The improved quality of the astrometry becomes clear from comparing both the parallaxes and proper motions in these areas. In Figure 2 one can find the comparison between Gaia Data Release 2 (Gaia DR2) and the new catalogue, Gaia Early Data Release 3 (Gaia EDR3), for the LMC. The systematic errors in the Gaia astrometry are significantly reduced with respect to Gaia DR2.

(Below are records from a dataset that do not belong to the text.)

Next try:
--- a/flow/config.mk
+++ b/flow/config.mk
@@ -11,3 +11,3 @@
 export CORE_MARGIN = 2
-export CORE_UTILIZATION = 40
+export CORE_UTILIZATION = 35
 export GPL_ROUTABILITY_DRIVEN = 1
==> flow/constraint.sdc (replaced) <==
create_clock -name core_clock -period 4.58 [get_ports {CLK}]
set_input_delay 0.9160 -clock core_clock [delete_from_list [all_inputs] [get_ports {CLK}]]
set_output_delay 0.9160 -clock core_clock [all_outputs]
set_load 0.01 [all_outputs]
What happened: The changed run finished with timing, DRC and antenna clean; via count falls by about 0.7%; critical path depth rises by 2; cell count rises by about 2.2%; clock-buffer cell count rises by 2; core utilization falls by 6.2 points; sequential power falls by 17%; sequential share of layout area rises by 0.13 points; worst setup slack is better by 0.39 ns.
==> 07-05 <==
==> flow/design.v <==
module ahb_slave_controller (
    input  wire        HCLK,         
    input  wire        HRESETn,      
    input  wire        HWRITE,       
    input  wire [1:0]  HTRANS,       
    input  wire        HSEL,         
    input  logic [31:0] HADDR,       
    input  logic [2:0]  HSIZE,       
    input  logic [2:0]  HBURST,      
    input  logic [3:0]  HPROT,       
    input  logic        HMASTLOCK,   
    input  logic [3:0]  HWSTRB,      
    input  logic [31:0] HWDATA,      
    output logic       HREADY,       
    output logic       HRESP,        
    output logic [31:0] HRDATA,      
    output logic [31:0] addr,        
    output logic [2:0]  size,        
    output logic [2:0]  burst,       
    output logic [3:0]  prot,        
    output logic        mastlock,    
    output logic [3:0]  strb,        
    output logic [31:0] write_data,  
    input  logic [31:0] read_data,   
    output logic        write_read,  
    output logic        transfer_valid,  
    input  logic        error_flag   
);
    logic trans_type_reg;
    logic addr_phase_valid;
    logic data_phase_valid;
    typedef enum logic [1:0] {
        IDLE = 2'b00,
        DATA_PHASE = 2'b01,
        ERROR = 2'b10
    } state_t;
    state_t state, next_state;
    assign addr_phase_valid = HSEL && (HTRANS == 2'b10 || HTRANS == 2'b11);
    assign data_phase_valid = (state == DATA_PHASE);
    always_ff @(posedge HCLK or negedge HRESETn) begin
        if (!HRESETn) begin
            trans_type_reg <= 1'b0;
            addr <= 32'b0;
            size <= 3'b0;
            burst <= 3'b0;
            prot <= 4'b0;
            mastlock <= 1'b0;
            strb <= 4'b0;
        end else begin
            if (addr_phase_valid && HREADY) begin
                trans_type_reg <= HWRITE;
                addr <= HADDR;
                size <= HSIZE;
                burst <= HBURST;
                prot <= HPROT;
                mastlock <= HMASTLOCK;
                strb <= HWSTRB;
            end
        end
    end
    assign write_data = HWDATA;
    assign HRDATA = read_data;
    always_ff @(posedge HCLK or negedge HRESETn) begin
        if (!HRESETn) begin
            state <= IDLE;
        end else begin
            state <= next_state;
        end
    end
    always_comb begin
        write_read = 1'b0;
        transfer_valid = 1'b0;
        HRESP = 1'b0;
        HREADY = 1'b1;
        next_state = state;
        case (state)
            IDLE: begin
                if (addr_phase_valid) begin
                    next_state = DATA_PHASE;
                    HREADY = 1'b1;  
                end
            end
            DATA_PHASE: begin
                write_read = trans_type_reg;  
                transfer_valid = 1'b1;        
                if (error_flag) begin
                    HRESP = 1'b1;            
                    next_state = ERROR;
                    HREADY = 1'b0;           
                end else if (addr_phase_valid) begin
                    next_state = DATA_PHASE;  
                    HREADY = 1'b1;
                end else begin
                    next_state = IDLE;       
                    HREADY = 1'b1;
                end
            end
            ERROR: begin
                HRESP = 1'b1;        
                HREADY = 1'b1;       
                if (addr_phase_valid)
                    next_state = DATA_PHASE;
                else
                    next_state = IDLE;
            end
            default: begin
                next_state = IDLE;
            end
        endcase
    end
endmodule
==> trial 65 <==
## microP
module microP(
    input clk,
    input reset,
    output [7:0] imem_addr,
    input [16:0] imem_data,
    output [7:0] dmem_addr,
    output [7:0] dmem_wdata,
    output dmem_we,
    input [7:0] dmem_rdata,
    input [7:0] data_in,
    output out_we,
    output [7:0] data_out_col,
    output [7:0] data_out_addr
    );
make LEC_CHECK=0 ABC_AREA=0 CAP_MARGIN=20 CELL_PAD_IN_SITES_DETAIL_PLACEMENT=2 CORE_ASPECT_RATIO=1.52 CORE_MARGIN=9 CORE_UTILIZATION=40 CTS_CLUSTER_DIAMETER=23 CTS_CLUSTER_SIZE=35 GPL_ROUTABILITY_DRIVEN=0 MAX_ROUTING_LAYER=met4 PLACE_DENSITY=0.6 SETUP_SLACK_MARGIN=0.35 SLEW_MARGIN=5 TNS_END_PERCENT=45 finish   # period 3.36 ns
run.sh (not shown) runs the stock make flow with config.mk's settings and CLKGATE_MAP_FILE=.
==> inputs of trial 74, as changes to trial 65 <==
Settings changed: ABC_AREA 0 to default, CELL_PAD_IN_SITES_DETAIL_PLACEMENT 2 to default, CORE_ASPECT_RATIO 1.52 to default, CORE_MARGIN 9 to 2, CORE_UTILIZATION 40 to 65, CTS_CLUSTER_DIAMETER 23 to default, CTS_CLUSTER_SIZE 35 to 41, GPL_ROUTABILITY_DRIVEN 0 to default, MAX_ROUTING_LAYER met4 to default, SETUP_SLACK_MARGIN 0.35 to 0.85, SLEW_MARGIN 5 to 20, TNS_END_PERCENT 45 to default.
==> flow/constraint.sdc (replaced) <==
create_clock -name core_clock -period 3.46 [get_ports {clk}]
set_input_delay 0.6920 -clock core_clock [delete_from_list [all_inputs] [get_ports {clk}]]
set_output_delay 0.6920 -clock core_clock [all_outputs]
set_load 0.01 [all_outputs]
==> summary of the runs <==
Trial 74 ended with an error in 5_1_grt. Trial 65 aborted during 5_1_grt with ODB-0269. Die size: trial 74 is smaller than trial 65 (48%). Area after synthesis is the same in trial 65 and trial 74. Synthesized cell count is the same in trial 74 and trial 65.
==> figures <==
| quantity | trial 74 | trial 65 |
|---|---|---|
| Floorplan-stage core utilization | 0.6637 | 0.4092 |
| Run status | aborted with a tool error | aborted with a tool error |
| Stage where the flow stopped | 5_1_grt | 5_1_grt |
| Cell area after placement | 11420 um^2 | 11690 um^2 |
| Vertical die dimension | 125.6 um | 209.1 um |
| Row cnt | 44 | 69 |
| Cell count after placement | 1240 | 1406 |
| CTS resizes | 190 | 177 |
| Width of the die | 125.6 um | 143.7 um |
| Worst setup slack before clock tree synthesis | -0.1397 ns | -0.5251 ns |
| Standard cell core area | 14480 um^2 | 23480 um^2 |
| Post-CTS Setup Inserts | 54 | 26 |
| HPWL after detailed placement | 23380 um | 33840 um |
| Die area | 15770 um^2 | 30050 um^2 |

========
==> 06-21: inputs <==
microP again, from the RTL that the note above started with.
## microP
module microP(
    input clk,
    input reset,
    output [7:0] imem_addr,
    input [16:0] imem_data,
    output [7:0] dmem_addr,
    output [7:0] dmem_wdata,
    output dmem_we,
    input [7:0] dmem_rdata,
    input [7:0] data_in,
    output out_we,
    output [7:0] data_out_col,
    output [7:0] data_out_addr
    );
clock: 5.0 ns
lec_check: 0
abc_area: 1
cap_margin: 20
core_aspect_ratio: 1.05
core_margin: 5
core_utilization: 59
cts_cluster_size: 89
gpl_timing_driven: 0
slew_margin: 15
==> inputs of 11-27, as changes to 06-21 <==
Settings changed: CORE_ASPECT_RATIO 1.05 to default, CORE_MARGIN 5 to 2, CORE_UTILIZATION 59 to 62, CTS_CLUSTER_DIAMETER from default to 374, CTS_CLUSTER_SIZE 89 to 100, GPL_TIMING_DRIVEN 0 to default, PLACE_DENSITY from default to 0.6, SLEW_MARGIN 15 to 20.
==> flow/constraint.sdc (replaced) <==
create_clock -name core_clock -period 2.83 [get_ports {clk}]
set_input_delay 0.5660 -clock core_clock [delete_from_list [all_inputs] [get_ports {clk}]]
set_output_delay 0.5660 -clock core_clock [all_outputs]
set_load 0.01 [all_outputs]
==> inputs of 12-19, as changes to 06-21 <==
Settings changed: ABC_AREA 1 to default, CORE_ASPECT_RATIO 1.05 to default, CORE_MARGIN 5 to 2, CORE_UTILIZATION 59 to 65, CTS_CLUSTER_SIZE 89 to 98, GPL_TIMING_DRIVEN 0 to default, PLACE_DENSITY from default to 0.6, SLEW_MARGIN 15 to 20.
==> flow/constraint.sdc (replaced) <==
create_clock -name core_clock -period 5.04 [get_ports {clk}]
set_input_delay 1.0080 -clock core_clock [delete_from_list [all_inputs] [get_ports {clk}]]
set_output_delay 1.0080 -clock core_clock [all_outputs]
set_load 0.01 [all_outputs]
==> CHANGELOG.md <==
### Metrics

* Status: finished clean
* Combinational share of cell area at 0.415
* Final Power at approximately 0.0040 W
* Routed wl met2 at roughly 15 mm
* Crit path depth at 3
* Critical Path Start: MD_w[0]$_DFFE_PP_
* Vias in the first global route at between 8,000 and 9,000
* Met1 usage at 0.473
* Fin util at 0.781
* GRT Total Usage at 0.385
* Hold_sp: MD_e[0]$_DFFE_PN_
the above is filed under 12-19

Figure 2: The parallax and proper motion errors in the Large Magellanic Cloud for Gaia DR2 (top row) and Gaia EDR3 (bottom row). The imprint of the astrometric systematic errors is significantly reduced in Gaia EDR3. Image credit: Gaia Collaboration, X. Luri, et al. A&A 2020.

 

Rather than taking an image of the entire Magellanic Clouds at once, Gaia repeatedly measures the properties of the stars that make up these clouds. A representation of the measurements of the motion of the individual stars around the centres of the Clouds is shown in Figure 3. Using the Line Integral Convolution technique, the proper motion field is visualised, while the brightness indicates the density of stars in that area.

  

  

Figure 3: A visualisation of the rotation of the Magellanic Clouds (left LMC, right SMC) as traced by Gaia. The images show the proper motion distribution and density of the Large and Small Magellanic Clouds. The technique of line integral convolution is used to give an indication of the flow of stars in the galaxies. The areas with the higher density of stars on the sky are brighter in the image.​​​​​​​ Image credit: Gaia Collaboration, X. Luri, et al. A&A 2020

 

With the increased precision in the proper motions, the Gaia Collaboration was able to determine a new estimate for the rotational centre of the LMC (Figure 4). The centre derived from Gaia EDR3 is closer to the centre obtained from photometric studies and a bit further away from the measurement based upon the rotation of HI gas and the measurement based upon proper motions measured by the Hubble Space Telescope.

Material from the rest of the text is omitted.